🤖 AI Summary
This work addresses key challenges in unsupervised 3D scene semantic understanding—namely, inconsistent regional semantics, inefficient global clustering, and the absence of interpretable semantic categories—by proposing a novel unsupervised framework that integrates multi-granularity knowledge distillation, superpoint graph diffusion, and a segmentation-clustering association mechanism. Without requiring any human-annotated 3D labels, the method enables efficient global semantic propagation and enforces object-level consistency. Notably, it is the first to assign interpretable semantic categories to 3D regions under a fully unsupervised setting. Evaluated on real-world datasets, the approach significantly outperforms existing methods, achieving absolute gains of 5.9% in overall accuracy (oAcc), 8.1% in mean class accuracy (mAcc), and 2.4% in mean Intersection over Union (mIoU).
📝 Abstract
3D semantic scene understanding has broad applications in digital twins, autonomous driving, smart agriculture, and embodied perception. However, dense point-wise annotation for point clouds is extremely expensive, making fully supervised 3D semantic learning difficult to scale. Recent annotation-free methods can discover semantic regions without manual 3D labels, but they often suffer from weak object-level consistency, inefficient global grouping, and category-agnostic segmented regions. We propose an annotation-free 3D scene semantic understanding method based on multi-granularity distillation and graph-diffusion-based segmentation. The proposed method first leverages structured visual knowledge guidance and superpoint graph diffusion to perform efficient global semantic propagation, alleviating the problem of inconsistent region-level semantics.
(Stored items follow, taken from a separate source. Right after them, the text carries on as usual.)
$ cat config.mk
export PLATFORM = sky130hd
export DESIGN_NAME = rename_ovr_top
export DESIGN_NICKNAME = d
export VERILOG_FILES = /design/src/rtl/ren_ovr_pkg.sv /design/src/rtl/ren_retire_ovr.sv /design/src/rtl/ren_group_bypass.sv /design/src/rtl/rename_ovr_top.sv
export SDC_FILE = /design/constraint.sdc
export NUM_CORES = 1
export LEC_CHECK = 0
export BUFFER_PORTS_ARGS = -buffer_cell sky130_fd_sc_hd__buf_2
export CORE_ASPECT_RATIO = 0.75
export CORE_MARGIN = 2
export CORE_UTILIZATION = 50
export DETAILED_ROUTE_END_ITERATION = 6
export GPL_ROUTABILITY_DRIVEN = 0
export MAX_ROUTING_LAYER = met4
export PLACE_DENSITY = 0.87
export SETUP_SLACK_MARGIN = 0.15
export SYNTH_ARGS = -nofsm -noshare
export SYNTH_HDL_FRONTEND = slang
export SYNTH_SLANG_ARGS = --single-unit
$ cat constraint.sdc
create_clock -name clk -period 2.53 [get_ports clk]
set_input_delay 0.506 -clock clk [delete_from_list [all_inputs] [get_ports clk]]
set_output_delay 0.506 -clock clk [all_outputs]
set_load 0.1 [all_outputs]
$ cat src/rtl/ren_ovr_pkg.sv
// Shared types for the rename source override network.
// Assumes: tags are {file-select flag, index}, where flag 1 selects the
// retirement register file.
package ren_ovr_pkg;

    // Which correction produced a final source tag
    typedef enum logic [1:0] {
        SEL_ARRAY  = 2'd0,
        SEL_RETIRE = 2'd1,
        SEL_GROUP  = 2'd2
    } ovr_sel_e;

endpackage

$ cat src/rtl/ren_retire_ovr.sv
// Retirement override for one source.
// Does: compares the array tag index against every valid retiring tag.
//   On a hit, it returns a register-file pointer indexed by the logical
//   source name.
// Assumes: only reorder-buffer tags (flag 0) can retire, and LW <= PW.
module ren_retire_ovr #(
    parameter int PW   = 6,
    parameter int LW   = 5,
    parameter int NRET = 3
) (
    input  logic [PW:0]        arr_tag,
    input  logic [LW-1:0]      lsrc,
    input  logic [NRET-1:0]    ret_valid,
    input  logic [NRET*PW-1:0] ret_tag,
    output logic [PW:0]        tag_o,
    output logic               hit_o
);

    logic [NRET-1:0] slot_hit;

    // One comparator per retiring slot
    for (genvar k = 0; k < NRET; k++) begin : g_cmp
        assign slot_hit[k] = ret_valid[k] && !arr_tag[PW]
                             && (ret_tag[k*PW +: PW] == arr_tag[PW-1:0]);
    end

    // Select the register-file pointer or keep the array tag
    always_comb begin
        hit_o = |slot_hit;
        tag_o = hit_o ? {1'b1, PW'(lsrc)} : arr_tag;
    end

endmodule

$ cat src/rtl/ren_group_bypass.sv
// Intra-group dependence override for one source.
// Does: searches the NOLD older micro-ops. The youngest live one whose
//   destination name equals the source name supplies its allocator tag.
// Assumes: older micro-ops are ordered oldest first (index 0), and
//   NOLD >= 1.
module ren_group_bypass #(
    parameter int PW   = 6,
    parameter int LW   = 5,
    parameter int NOLD = 1
) (
    input  logic [LW-1:0]      lsrc,
    input  logic [NOLD-1:0]    older_live,
    input  logic [NOLD*LW-1:0] older_ldst,
    input  logic [NOLD*PW-1:0] older_pdst,
    output logic               hit_o,
    output logic [PW-1:0]      pdst_o
);

    // Priority scan: a later (younger) match overwrites an earlier one
    always_comb begin
        hit_o  = 1'b0;
        pdst_o = '0;
        for (int j = 0; j < NOLD; j++) begin
            if (older_live[j] && (older_ldst[j*LW +: LW] == lsrc)) begin
                hit_o  = 1'b1;
                pdst_o = older_pdst[j*PW +: PW];
            end
        end
    end

endmodule

$ cat src/rtl/rename_ovr_top.sv
// Rename source override network (top).
// Does: applies retirement overrides to the array source tags, then lets
//   intra-group older-writer overrides take precedence, then registers the
//   result together with the micro-op valid bits.
// Assumes: the alias table is read in the same cycle; micro-op 0 is the
//   oldest in the group.
module rename_ovr_top
    import ren_ovr_pkg::*;
#(
    parameter int NUOP = 3,
    parameter int NSRC = 2,
    parameter int NRET = 3,
    parameter int PW   = 6,
    parameter int LW   = 5
) (
    input  logic                       clk,
    input  logic                       rst_n,
    input  logic [NUOP-1:0]            uop_valid,
    input  logic [NUOP-1:0]            uop_has_dst,
    input  logic [NUOP*NSRC*LW-1:0]    uop_lsrc,
    input  logic [NUOP*LW-1:0]         uop_ldst,
    input  logic [NUOP*NSRC*(PW+1)-1:0] arr_psrc,
    input  logic [NUOP*PW-1:0]         alloc_pdst,
    input  logic [NRET-1:0]            ret_valid,
    input  logic [NRET*PW-1:0]         ret_tag,
    output logic [NUOP-1:0]            out_valid,
    output logic [NUOP*NSRC*(PW+1)-1:0] out_psrc
);

    localparam int TW    = PW + 1;
    localparam int NSLOT = NUOP * NSRC;

    logic [NUOP-1:0]     uop_live;
    logic [NSLOT*TW-1:0] final_tag;

    // A micro-op can supply an override only if it is valid and writes
    assign uop_live = uop_valid & uop_has_dst;

    for (genvar i = 0; i < NUOP; i++) begin : g_uop
        for (genvar s = 0; s < NSRC; s++) begin : g_src
            localparam int SL = i * NSRC + s;
            logic [TW-1:0] ret_out;
            logic          ret_hit;
            logic          grp_hit;
            logic [PW-1:0] grp_pdst;
            ovr_sel_e      sel;

            ren_retire_ovr #(.PW(PW), .LW(LW), .NRET(NRET)) u_ret (
                .arr_tag   (arr_psrc[SL*TW +: TW]),
                .lsrc      (uop_lsrc[SL*LW +: LW]),
                .ret_valid (ret_valid),
                .ret_tag   (ret_tag),
                .tag_o     (ret_out),
                .hit_o     (ret_hit)
            );

            if (i > 0) begin : g_byp
                ren_group_bypass #(.PW(PW), .LW(LW), .NOLD(i)) u_byp (
                    .lsrc       (uop_lsrc[SL*LW +: LW]),
                    .older_live (uop_live[i-1:0]),
                    .older_ldst (uop_ldst[i*LW-1:0]),
                    .older_pdst (alloc_pdst[i*PW-1:0]),
                    .hit_o      (grp_hit),
                    .pdst_o     (grp_pdst)
                );
            end else begin : g_oldest
                assign grp_hit  = 1'b0;
                assign grp_pdst = '0;
            end

            // Group override wins over retirement, which wins over the array
            always_comb begin
                if (grp_hit)      sel = SEL_GROUP;
                else if (ret_hit) sel = SEL_RETIRE;
                else              sel = SEL_ARRAY;
                case (sel)
                    SEL_GROUP:  final_tag[SL*TW +: TW] = {1'b0, grp_pdst};
                    SEL_RETIRE: final_tag[SL*TW +: TW] = ret_out;
                    default:    final_tag[SL*TW +: TW] = arr_psrc[SL*TW +: TW];
                endcase
            end
        end
    end

    // Output stage: capture final tags and valid bits once per cycle
    always_ff @(posedge clk) begin
        if (!rst_n) begin
            out_valid <= '0;
            out_psrc  <= '0;
        end else begin
            out_valid <= uop_valid;
            out_psrc  <= final_tag;
        end
    end

endmodule

Word level (Yosys, flattened, before mapping)
Cells that the tools add are included.
{"block": "totals", "inputBits": 134, "elab_cells": 127, "output_inout_bits": 45, "regBits": 45}
{"block": "classes", "n_reduce_logical": 54, "n_bitwise": 1, "mux": 34, "eq_ne": 36}
{"cell": "$eq 6x6->1", "n": 18}
{"cell": "$pmux 7 s2", "n": 6}
{"cell": "$logic_and 1x1->1", "n": 42}
{"cell": "$mux 7", "n": 6}
{"cell": "$mux 6", "n": 6}
{"cell": "$eq 5x5->1", "n": 6}
{"cell": "$reduce_or 3->1", "n": 6}
{"cell": "$eq 2x2->1 const B", "n": 6}
{"cell": "$mux 1", "n": 12}
{"cell": "$eq 2x1->1 const B", "n": 5}
{"cell": "$mux 2", "n": 4}
{"cell": "$logic_not 1->1", "n": 6}
{"cell": "$and 2x2->2", "n": 1}
{"cell": "$eq 1x1->1 const B", "n": 1}

Depth between registers and ports, before layout
Gate-level depths: netlist (run 1).
{"block": "logic_depth", "ltp_word": 8, "mapped_depth": 7, "mapped_depth_nobuf": 6}

Modules after synthesis
A second synthesis (run 1) with hierarchy kept.
{"block": "unflattened", "cells_unflattened": 497, "area_unflattened_um2": 4919.7}
{"mod": "rename_ovr_top", "cells_each": 173, "n_inst": 1, "area_each_um2": 2079.5, "seq_area_each_um2": 900.9}
{"mod": "ren_retire_ovr", "cells_each": 36, "n_inst": 6, "area_each_um2": 341.6, "seq_area_each_um2": 0.0}
{"mod": "ren_group_bypass at g_uop[2].g_src[0].g_byp.u_byp ...", "cells_each": 34, "n_inst": 2, "area_each_um2": 271.5, "seq_area_each_um2": 0.0}
{"mod": "ren_group_bypass at g_uop[1].g_src[0].g_byp.u_byp ...", "cells_each": 20, "n_inst": 2, "area_each_um2": 123.9, "seq_area_each_um2": 0.0}

Worst setup path before layout (run 1)
Ideal clock, no wire load.
{"block": "synth_path", "path_type": "input port to flip-flop", "start": "input uop_ldst[4]", "end": "register out_psrc[22]", "path_slack_ns": 0.799, "stages": 7, "arrival_time_ns": 1.610, "n_path_buf": 2, "required_time_ns": 2.409, "setup_ns": 0.121, "path_cell_list": "clkbuf_2 -> xnor2_1 -> nand4_1 -> or3_1 -> buf_2 -> o21ai_0 -> a21oi_1"}
{"block": "synth_between", "elab_chain_cells": 6, "elab_cells_between_ends": 8, "classes_between": "eq/ne (3); mux (4); reduce/logical (1)"}
{"element": "start: declaration", "line_no": "rename_ovr_top.sv:21", "rtl": "input logic [NUOP*LW-1:0] uop_ldst,"}
{"element": "$eq 5x5->1 (*)", "line_no": "ren_group_bypass.sv:24", "rtl": "if (older_live[j] && (older_ldst[j*LW +: LW] == lsrc)) begin"}
{"element": "$logic_and 1x1->1 (*)", "line_no": "ren_group_bypass.sv:24"}
{"element": "$mux 1", "line_no": "ren_group_bypass.sv:24"}
{"element": "$mux 2", "line_no": "rename_ovr_top.sv:73", "rtl": "if (grp_hit) sel = SEL_GROUP;"}
{"element": "$eq 2x1->1 or $eq 2x2->1 (tied branches)", "line_no": "rename_ovr_top.sv:76", "rtl": "case (sel)"}
{"element": "$pmux 7 s2 (*)", "line_no": "rename_ovr_top.sv:76"}
{"element": "end signal: assignment", "line_no": "rename_ovr_top.sv:92", "rtl": "out_psrc <= final_tag;"}
{"element": "end: declaration", "line_no": "rename_ovr_top.sv:27", "rtl": "output logic [NUOP*NSRC*(PW+1)-1:0] out_psrc"}
Mark *: on every way between the ends. The rest lies on a longest branch, timed or not.
A chain may end at the register's enable or synchronous reset.

Worst setup path in the final report (run 1)
{"block": "layout_path", "start": "input uop_lsrc[25]", "end": "register out_psrc[40]"}
{"block": "layout_between", "elab_chain_cells": 7, "elab_cells_between_ends": 12, "classes_between": "eq/ne (4); mux (6); reduce/logical (2)"}
{"element": "start: declaration", "line_no": "rename_ovr_top.sv:20", "rtl": "input logic [NUOP*NSRC*LW-1:0] uop_lsrc,"}
{"element": "$eq 5x5->1", "line_no": "ren_group_bypass.sv:24"}
{"element": "$logic_and 1x1->1", "line_no": "ren_group_bypass.sv:24"}
{"element": "$mux 1 (2 in a row)", "line_no": "ren_group_bypass.sv:24"}
{"element": "$mux 2", "line_no": "rename_ovr_top.sv:73"}
{"element": "$eq 2x1->1 or $eq 2x2->1 (tied branches)", "line_no": "rename_ovr_top.sv:76"}
{"element": "$pmux 7 s2 (*)", "line_no": "rename_ovr_top.sv:76"}
Marked as above.

==> flow_summary.toml, run 1 <==
[sta]
finalSetupTns_ps = 0
timing.final.setup_violations = 0
timing_max_transition_violations_final = 0
final.period_utilization_pct = 68.5
rsz_0062_raised_after_global_routing = "false"
final_period_minus_worst_setup_slack_ps = 1730
worst_slew_pin_slew_ps = 637
timing.max_slew.rel_slack_pct = 57.5
finalHoldViolations = 0
maximum_clock_rate_mhz = 577

[floorplan]
initial_core_utilization_pct = 51.1
boundaryPins = 179
placementRows = 27
core_mm2 = 0.00730
fp.dieArea_mm2 = 0.00818
fp.dieH_um = 78.8
dieWidth_um = 104

[cells_and_area]
finish.cell_count_without_fillers = 671
layout_area_growth_over_synthesis_pct = 22.0
most-common-layout-cells = "buf_2, xnor2_1, xor2_1"
proportion_of_layout_cells_with_a_drive_suffix_above_1_pct = 34.2
layout.cells.most_common = "buf_2"
nNetsFinal = 703
fill_cells = 651
diodes_inserted = 0

[critical_path]
critical_path.slowest_cell = "or3_1"
critical-path-top-cell-by-count = "a21oi_1"
crit_path_start_kind = "input port"
critPathTopFamily = "simple AND/OR/NAND/NOR gates"
worst_setup_path_end_kind = "flip-flop"
worstPathArrival_ps = 1900
critPathBufInv = 1
criticalPathCategory = "input port to flip-flop"
worstPathRequired_ps = 2700
critical_path.cell_chain = "buf_2 -> xnor2_1 -> nand4_1 -> or3_1 -> nor4b_4 -> a21oi_1 -> a21oi_1"
cpPeakStageDelay_ps = 520
crit_fanout = 8

[logic_synthesis]
post_synth_inst_count = 424
seq_area_frac_synth_pct = 24.1
ys_seq_elements = 45
synth.lib_cells_used.distinct = 39
synth.yosys.warnings = 0
post_synthesis_instance_area_mm2 = 0.00373
nets_in_the_synthesized_netlist = 558
postSynthAreaPerCell_um2 = 8.80

[detailed_routing]
antenna_left = 0
dr_total_vias = 3844
drc = 0
post_drt_via_cell_ratio = 5.73
drt_pass1_iterations = 7
drt_iter0_drc = 337
routed_wire_length_per_instance_um = 18.6
detail_route.wirelength_um = 12400

[pwr]
vdd.ir_drop.worst_v = 0.000266
p_per_area_mw_per_mm2 = 469
leakagePower_nw = 2.05
pwr-share-clk_pct = 21.2
power.share.sequential_pct = 35.6
sw_frac_of_total_pct = 43.3
totalPowerFinal_mw = 2.14
internal_power_mw = 1.21
comb_power_share_pct = 43.2
net-switching-power_mw = 0.926

[placed_design]
detailedPlacementHpwl_um = 9890
numPlacedInstances = 663
io_port_bufs = 166

[clock_network]
clkTransAtPathRegs_ps = 90
cts_buffers = 5
holdBufCountCts = 0
cts-htree-levels = 2
clock-root-buffer = "clkbuf_8"
clock-sinks = 45
postCtsSetupRepairBufs = 0
cts_tree = "done"
cts.repair.resized = 0
cts-root-to-sink-buffers = 2

[grt]
grt_first_pass_wirelength_um = 18800
grt_overflow = 0
antenna_found_initial = 0
grt_util_all_layers_pct = 30.2
grt_pass1_vias = 3768
pin_count_of_the_biggest_net_entering_global_routing = 26

[status]
outcome = "finished, final reports clean"

[worst_hold_path]
hold_path.class = "input port to flip-flop"

[flow_run]
drv_cap = 0
## layout make-up
type	instances	area (um^2)	share of cell area, %
multi-input cells	342	2570	56.5
flip-flops and latches	45	901	19.8
repair buffers	167	838	18.4
well taps	101	126	2.78
clock buffers	6	72.6	1.59
inverters	8	30.0	0.660
clock inverters	2	10.0	0.220
## stage by stage
step           setup slack (ps)  cell area [um^2]  hold slack, ps  utilization, %
3_3_place_gp                572              4470             718            61.2
5_1_grt                     700              4550             424            62.4
4_1_cts                     810              4550             398            62.4
2_1_floorplan               799              3730             620               -
6_report                    798              4550             405            62.4
3_5_place_dp                502              4470             716            61.2
## routing by layer
layer  global-route usage, %  vias up  routed length (um)
met5                       -        -                   0
met4                    12.6        0                 380
met3                    6.81       50                1330
met2                    47.8      278                5670
met1                    37.7     1767                5060
li1                        -     1749                   -
## Yosys cell counts
cell type	count	area, um^2
o22ai_1	1	6.26
clkdlybuf4s15_1	1	10.0
nor2b_1	1	6.26
or3_1	2	12.5
a22oi_1	1	7.51
o221a_2	1	11.3
a31oi_1	11	68.8
nor4_2	9	113
nand3_1	20	100
nor3b_1	9	67.6
nor3_1	9	45.0
nor2_1	25	93.8
o211a_1	1	10.0
nand2_1	13	48.8
nor3_2	1	10.0
nand3_2	5	50.1
o21ai_0	10	50.1
o31a_1	1	8.76
clkbuf_1	3	11.3
buf_2	2	10.0
inv_1	8	30.0
xnor2_1	77	674
buf_6	6	67.6
clkbuf_8	1	13.8
nor3_4	3	48.8
nand4b_1	2	17.5
o21ai_1	8	40.0
xor2_1	59	517
nor4_1	5	31.3
or3_4	1	11.3
a221oi_1	1	8.76
nor4b_4	1	23.8
a21oi_1	16	80.1
mux2i_1	28	280
dfxtp_1	45	901
buf_4	14	105
and2_1	4	25.0
nand4_1	17	106
clkbuf_2	2	10.0
## power groups by stage
| stage | Sequential [mW] | Combinational, mW | Clock, mW |
|---|---|---|---|
| final | 0.761 | 0.923 | 0.452 |
| after global routing | 0.765 | 0.964 | 0.476 |
| after CTS | 0.761 | 0.912 | 0.460 |
| after detailed placement | 0.777 | 0.908 | 0 |
| after global placement | 0.777 | 0.883 | 0 |
| after floorplan | 1.10 | 0.342 | 0 |
## sequential cells by signal, indices dropped and copies added (netlist names)
name / flops
out_psrc: 42
out_valid: 3
## worst paths after layout
check | endpoint | slack, ps | cells past startpoint | from
max | out_psrc[40] | 800 | 7 | uop_lsrc[25]
min | out_valid[2] | 400 | 2 | uop_valid[2]
## cells by family (layout without fill, tap and decap cells)
family	after synthesis	in the layout	share of synthesized area (%)
xor gates and xnor gates	136	136	31.9
buffers and inverters	37	183	6.91
DFF	45	45	24.1
and+or+nand+nor	127	127	21.7
muxes	28	28	7.51
AOI/OAI and AO/OA	51	51	7.81
(Power assumes the default switching activity.)
==> run 2, diff against run 1 <==
--- a/config.mk
+++ b/config.mk
@@ -5,6 +5,7 @@
 export SDC_FILE = /design/constraint.sdc
 export NUM_CORES = 1
 export LEC_CHECK = 0
+export ABC_AREA = 1
 export BUFFER_PORTS_ARGS = -buffer_cell sky130_fd_sc_hd__buf_2
 export CORE_ASPECT_RATIO = 0.75
 export CORE_MARGIN = 2
@@ -12,7 +13,7 @@
 export DETAILED_ROUTE_END_ITERATION = 6
 export GPL_ROUTABILITY_DRIVEN = 0
 export MAX_ROUTING_LAYER = met4
-export PLACE_DENSITY = 0.87
+export PLACE_DENSITY = 0.83
 export SETUP_SLACK_MARGIN = 0.15
 export SYNTH_ARGS = -nofsm -noshare
 export SYNTH_HDL_FRONTEND = slang
==> constraint.sdc (replaced) <==
create_clock -name clk -period 1.8 [get_ports clk]
set_input_delay 0.36 -clock clk [delete_from_list [all_inputs] [get_ports clk]]
set_output_delay 0.36 -clock clk [all_outputs]
set_load 0.1 [all_outputs]
==> flow_summary.toml, run 2 <==
[sta]
final_period_minus_worst_setup_slack_ps = 1500
timing.max_slew.rel_slack_pct = 67.2
fin_worst_hold_slack_ps = 244
worst_slew_pin_slew_ps = 495
final.setup.worst_slack_ps = 299
final.period_utilization_pct = 83.4
timing.final.setup_violations = 0
timing_max_transition_violations_final = 0
finalSetupTns_ps = 0
rsz_0062_raised_after_global_routing = "false"
finalHoldViolations = 0
maximum_clock_rate_mhz = 666

[floorplan]
core_mm2 = 0.00853
boundaryPins = 179
placementRows = 29
initial_core_utilization_pct = 52.1
fp.dieH_um = 85.6
fp.dieArea_mm2 = 0.00966
dieWidth_um = 113

[logic_synthesis]
synth_top_area_share_pct = 25.0
synthTopCellsByArea = "nand2_1, dfxtp_1, nor2_1"
post_synth_inst_count = 835
post_synthesis_instance_area_mm2 = 0.00444
synth_top_flop_cell = "dfxtp_1"
post-synth-top-area-cell = "nand2_1"
post-synth-top-count-cell = "nand2_1"
synth.yosys.warnings = 0
nets_in_the_synthesized_netlist = 969
ys_seq_elements = 45
ffs_w_async_s_r_synth_pct = 0
seq_area_frac_synth_pct = 20.3
postSynthAreaPerCell_um2 = 5.32
synth.lib_cells_used.distinct = 31
synth-edff-count = 0
cell_types_with_the_highest_counts_after_synthesis = "nand2_1, nor2_1, inv_1"

[grt]
grt_use_met3_pct = 8.98
groute.layer.met2.usage_pct = 48.1
antenna_found_initial = 0
grt_util_all_layers_pct = 33.8
pin_count_of_the_biggest_net_entering_global_routing = 24
gr-usage-met1_pct = 47.4
grt_pass1_vias = 5345
grt_first_pass_wirelength_um = 25700
grt_overflow = 0
top_usage_layer = "met2"

[clock_network]
cts_buffers = 5
cts-htree-levels = 2
clock-sinks = 45
clkTransAtPathRegs_ps = 70
holdBufCountCts = 0
cts_tree = "done"
cts.repair.resized = 0
clock-root-buffer = "clkbuf_16"
postCtsSetupRepairBufs = 0
cts-root-to-sink-buffers = 2

[pwr]
vdd.ir_drop.worst_v = 0.000554
totalPowerFinal_mw = 3.63
leakagePower_nw = 3.42
p_per_area_mw_per_mm2 = 641

[worst_hold_path]
hold_path_origin = "uop_valid[2]"
hold_path.class = "input port to flip-flop"
min_delay_worst_endpoint = "out_valid[2]"
hold_path_depth = 3

[critical_path]
critical_path.cell_chain = "buf_2 -> inv_2 -> o21ai_0 -> nor2_1 -> nand3_1 -> nand3_2 -> nor3_1 -> nor2_1 -> nor2_1"
cpPeakStageDelay_ps = 240
critPathBufInv = 2
worst_setup_path_end_kind = "flip-flop"
worstPathRequired_ps = 2010
crit_path_start_kind = "input port"
criticalPathCategory = "input port to flip-flop"
worstPathArrival_ps = 1710
critical-path-top-cell-by-count = "nor2_1"
crit_fanout = 12
critical_path.slowest_cell = "nor3_1"
critPathTopFamily = "simple AND/OR/NAND/NOR gates"

[detailed_routing]
antenna_left = 0
routed_wire_length_per_instance_um = 14.3
drc = 0
dr_total_vias = 5877
detail_route.wirelength_um = 16000
drt_iter0_drc = 740
post_drt_via_cell_ratio = 5.23
drt_pass1_iterations = 6

[status]
outcome = "finished, final reports clean"

[placed_design]
io_port_bufs = 166
place_worst_setup_slack_ps = -0.793
postPlaceCellArea_mm2 = 0.00547
numPlacedInstances = 1116
detailedPlacementHpwl_um = 12900

[flow_run]
drv_cap = 0

[cells_and_area]
postLayoutCellArea_mm2 = 0.00567
fill_cells = 839
max_flop_register = "out_psrc"
layout_top_registers = "out_psrc x42, out_valid x3"
nNetsFinal = 1149
largest_register_ff_count = 42
diodes_inserted = 0
layout_area_growth_over_synthesis_pct = 27.6
final_util_pct = 66.5
layout.cells.most_common = "nand2_1"
proportion_of_layout_cells_with_a_drive_suffix_above_1_pct = 23.1
most-common-layout-cells = "nand2_1, buf_2, nor2_1"
finish.cell_count_without_fillers = 1124
run 2: worst max-delay path by stage:
| stage | startpoint | to | slack [ps] | depth (start not counted) |
|---|---|---|---|---|
| 6_report | ret_tag[6] | out_psrc[37] | 300 | 9 |
| 5_1_grt | uop_ldst[9] | out_psrc[28] | 190 | 12 |
| 4_1_cts | uop_valid[1] | out_psrc[29] | 290 | 11 |
| 3_5_place_dp | uop_valid[1] | out_psrc[29] | -0.8 | 11 |
| 3_3_place_gp | uop_valid[1] | out_psrc[29] | 40 | 11 |
| 2_1_floorplan | ret_tag[3] | out_psrc[37] | 380 | 14 |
It then conducts semantic inference through segmentation-cluster association, assigning interpretable category names to segmented 3D regions and improving the overall effectiveness of annotation-free 3D semantic understanding. Extensive experiments on real-world datasets demonstrate the effectiveness of the proposed framework. Compared with the advanced existing annotation-free baselines, our method improves oAcc, mAcc, and mIoU by 5.9%, 8.1%, and 2.4% at most, respectively. These results highlight the promise of the proposed framework for scalable annotation-free 3D scene understanding, especially in real-world scenarios requiring both object segmentation and semantic recognition.